══ Records provided

==> inputs of job 5690 <==
==> flow/design.v <==
module encode_fsm(input logic [247:0] data, input logic clk_out, reset, start, output logic [61:0] coded_kmer, output logic coded_ready);
    always_ff @(posedge clk_out) begin
        if(reset==0) begin
            coded_ready<=0;
        end
        else if(start) begin  
            coded_kmer[ 0 ]<=data[ 1 ]^data[ 2 ];
            coded_kmer[ 2 ]<=data[ 9 ]^data[ 10 ];
            coded_kmer[ 4 ]<=data[ 17 ]^data[ 18 ];
            coded_kmer[ 6 ]<=data[ 25 ]^data[ 26 ];
            coded_kmer[ 8 ]<=data[ 33 ]^data[ 34 ];
            coded_kmer[ 10 ]<=data[ 41 ]^data[ 42 ];
            coded_kmer[ 12 ]<=data[ 49 ]^data[ 50 ];
            coded_kmer[ 14 ]<=data[ 57 ]^data[ 58 ];
            coded_kmer[ 16 ]<=data[ 65 ]^data[ 66 ];
            coded_kmer[ 18 ]<=data[ 73 ]^data[ 74 ];
            coded_kmer[ 20 ]<=data[ 81 ]^data[ 82 ];
            coded_kmer[ 22 ]<=data[ 89 ]^data[ 90 ];
            coded_kmer[ 24 ]<=data[ 97 ]^data[ 98 ];
            coded_kmer[ 26 ]<=data[ 105 ]^data[ 106 ];
            coded_kmer[ 28 ]<=data[ 113 ]^data[ 114 ];
            coded_kmer[ 30 ]<=data[ 121 ]^data[ 122 ];
            coded_kmer[ 32 ]<=data[ 129 ]^data[ 130 ];
            coded_kmer[ 34 ]<=data[ 137 ]^data[ 138 ];
            coded_kmer[ 36 ]<=data[ 145 ]^data[ 146 ];
            coded_kmer[ 38 ]<=data[ 153 ]^data[ 154 ];
            coded_kmer[ 40 ]<=data[ 161 ]^data[ 162 ];
            coded_kmer[ 42 ]<=data[ 169 ]^data[ 170 ];
            coded_kmer[ 44 ]<=data[ 177 ]^data[ 178 ];
            coded_kmer[ 46 ]<=data[ 185 ]^data[ 186 ];
            coded_kmer[ 48 ]<=data[ 193 ]^data[ 194 ];
            coded_kmer[ 50 ]<=data[ 201 ]^data[ 202 ];
            coded_kmer[ 52 ]<=data[ 209 ]^data[ 210 ];
            coded_kmer[ 54 ]<=data[ 217 ]^data[ 218 ];
            coded_kmer[ 56 ]<=data[ 225 ]^data[ 226 ];
            coded_kmer[ 58 ]<=data[ 233 ]^data[ 234 ];
            coded_kmer[ 60 ]<=data[ 241 ]^data[ 242 ];
            coded_kmer[ 1 ]<=data[ 2 ];
            coded_kmer[ 3 ]<=data[ 10 ];
            coded_kmer[ 5 ]<=data[ 18 ];
            coded_kmer[ 7 ]<=data[ 26 ];
            coded_kmer[ 9 ]<=data[ 34 ];
            coded_kmer[ 11 ]<=data[ 42 ];
            coded_kmer[ 13 ]<=data[ 50 ];
            coded_kmer[ 15 ]<=data[ 58 ];
            coded_kmer[ 17 ]<=data[ 66 ];
            coded_kmer[ 19 ]<=data[ 74 ];
            coded_kmer[ 21 ]<=data[ 82 ];
            coded_kmer[ 23 ]<=data[ 90 ];
            coded_kmer[ 25 ]<=data[ 98 ];
            coded_kmer[ 27 ]<=data[ 106 ];
            coded_kmer[ 29 ]<=data[ 114 ];
            coded_kmer[ 31 ]<=data[ 122 ];
            coded_kmer[ 33 ]<=data[ 130 ];
            coded_kmer[ 35 ]<=data[ 138 ];
            coded_kmer[ 37 ]<=data[ 146 ];
            coded_kmer[ 39 ]<=data[ 154 ];
            coded_kmer[ 41 ]<=data[ 162 ];
            coded_kmer[ 43 ]<=data[ 170 ];
            coded_kmer[ 45 ]<=data[ 178 ];
            coded_kmer[ 47 ]<=data[ 186 ];
            coded_kmer[ 49 ]<=data[ 194 ];
            coded_kmer[ 51 ]<=data[ 202 ];
            coded_kmer[ 53 ]<=data[ 210 ];
            coded_kmer[ 55 ]<=data[ 218 ];
            coded_kmer[ 57 ]<=data[ 226 ];
            coded_kmer[ 59 ]<=data[ 234 ];
            coded_kmer[ 61 ]<=data[ 242 ];
            coded_ready<=1;
        end
        else if(coded_ready) begin  
            coded_ready<=0;      
        end
    end
endmodule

════

→ What is expected
Exact duplication is required for the lines above, from the line that contains "coded_kmer[ 3 ]<=data[ 10 ];" to the line that contains "coded_kmer[ 15 ]<=data[ 58 ];", inclusive; omit all others.

→ Solution to this problem
            coded_kmer[ 3 ]<=data[ 10 ];
            coded_kmer[ 5 ]<=data[ 18 ];
            coded_kmer[ 7 ]<=data[ 26 ];
            coded_kmer[ 9 ]<=data[ 34 ];
            coded_kmer[ 11 ]<=data[ 42 ];
            coded_kmer[ 13 ]<=data[ 50 ];
            coded_kmer[ 15 ]<=data[ 58 ];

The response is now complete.